"Barrass, Richard" <[EMAIL PROTECTED]> wrote:
> Thanks for the help.
>
> I took a little while to extract our standard out ( It's multiplexed
> with the test harness results at current ).
>
> Here's the trace:-
>
> VDBE Execution Trace:
> SQL: [PRAGMA vdbe_trace=ON]
> 0 Expire 1 0
> 1 Halt 0 0
> VDBE Execution Trace:
> SQL: [SELECT * FROM sqlite_master]
> 0 Goto 0 14
> 14 Transaction 0 0
> 15 VerifyCookie 0 1
> 16 Goto 0 1
> 1 Integer 0 0 # sqlite_master
> Stack: i:619574286855700480
Hmmm.... Where is that big number coming from? The
hex value is 0x8992b8800000000. In other words, it appears
to set the lower 32-bits to zero correctly, but leave the
upper 32-bits in a random state.
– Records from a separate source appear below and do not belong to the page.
## src/rtl/mm_types_pkg.sv

```systemverilog
package mm_types_pkg;

  // Datapath sizing
  localparam int DATA_W    = 16;
  localparam int ARRAY_N   = 4;
  // 32-bit products plus 4 bits of headroom for 16 terms
  localparam int ACC_W     = 36;
  localparam int MEM_DEPTH = 16;
  localparam int ADDR_W    = $clog2(MEM_DEPTH);
  localparam int KLEN_W    = 5;

  // One matrix element
  typedef logic [DATA_W-1:0] lane_t;

  // One memory word, lane 0 sits in the low bits
  typedef struct packed {
    lane_t [ARRAY_N-1:0] lane;
  } row_word_t;

  // Per-lane write enables
  typedef logic [ARRAY_N-1:0] lane_mask_t;

  // Run sequencer states
  typedef enum logic [2:0] {
    IDLE,
    FEED,
    DRAIN,
    WRITE_BACK,
    DONE
  } seq_state_t;

endpackage
```

## src/rtl/mm_sequencer.sv

```systemverilog
`timescale 1ns/100ps

module mm_sequencer
  import mm_types_pkg::*;
#(
  parameter int ARRAY_N = mm_types_pkg::ARRAY_N
) (
  input  logic                       clk,
  input  logic                       reset,
  input  logic                       start,
  input  logic [KLEN_W-1:0]          k_len,
  output logic                       busy,
  output logic                       done,
  output logic [ADDR_W-1:0]          op_addr,
  output logic                       op_valid,
  output logic                       clear,
  output logic [$clog2(ARRAY_N)-1:0] capture_row,
  output logic [ADDR_W-1:0]          c_addr,
  output logic                       c_we
);

  // RAM latency, skew, trip across the grid, last accumulate
  localparam int DRAIN_CYC = 1 + (ARRAY_N - 1) + 2 * (ARRAY_N - 1) + 1;

  seq_state_t        state;
  logic [KLEN_W-1:0] cnt;
  logic [KLEN_W-1:0] klen_q;

  assign busy        = (state != IDLE) && (state != DONE);
  assign op_valid    = (state == FEED);
  assign op_addr     = cnt[ADDR_W-1:0];
  assign c_we        = (state == WRITE_BACK);
  assign capture_row = cnt[$clog2(ARRAY_N)-1:0];
  assign c_addr      = cnt[ADDR_W-1:0];

  always_ff @(posedge clk) begin
    if (reset) begin
      state  <= IDLE;
      cnt    <= '0;
      klen_q <= '0;
      clear  <= 1'b0;
      done   <= 1'b0;
    end else begin
      clear <= 1'b0;
      case (state)
        IDLE, DONE: begin
          state <= IDLE;
          if (start) begin
            state  <= FEED;
            cnt    <= '0;
            klen_q <= k_len;
            clear  <= 1'b1;
            done   <= 1'b0;
          end
        end
        FEED: begin
          if (cnt == klen_q - 1'b1) begin
            state <= DRAIN;
            cnt   <= '0;
          end else begin
            cnt <= cnt + 1'b1;
          end
        end
        DRAIN: begin
          if (cnt == KLEN_W'(DRAIN_CYC - 1)) begin
            state <= WRITE_BACK;
            cnt   <= '0;
          end else begin
            cnt <= cnt + 1'b1;
          end
        end
        WRITE_BACK: begin
          // One C row per cycle
          if (cnt == KLEN_W'(ARRAY_N - 1)) begin
            state <= DONE;
            cnt   <= '0;
            done  <= 1'b1;
          end else begin
            cnt <= cnt + 1'b1;
          end
        end
        default: state <= IDLE;
      endcase
    end
  end

  // Register block must have screened k_len before the run
  a_feed_klen: assert property (@(posedge clk) disable iff (reset)
    state == FEED |-> klen_q != '0);

endmodule

```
Here is the code that does
the setting:
case OP_Integer: {
pTos++;
pTos->flags = MEM_Int;
pTos->i = pOp->p1;
break;
}
The pOp->p1 value is 0 and is a 32-bit integer. pTos->i is a
64-bit integer.
More and more I suspect that your compiler is generating
incorrect code for assigning shorter integer values into a
64-bit integer.
Perhaps you will get better results on ARM if you recompile
using only 32-bit integers. (Do you need 64-bit integers
in your application? Probably not...)
Recompile with -DSQLITE_INT64_TYPE=int and -DSQLITE_32BIT_ROWID=1
and see if that doesn't help. Note that you must use the
-DSQLITE_INT64_TYPE=int option on any application that includes
the <sqlite3.h> header file as well.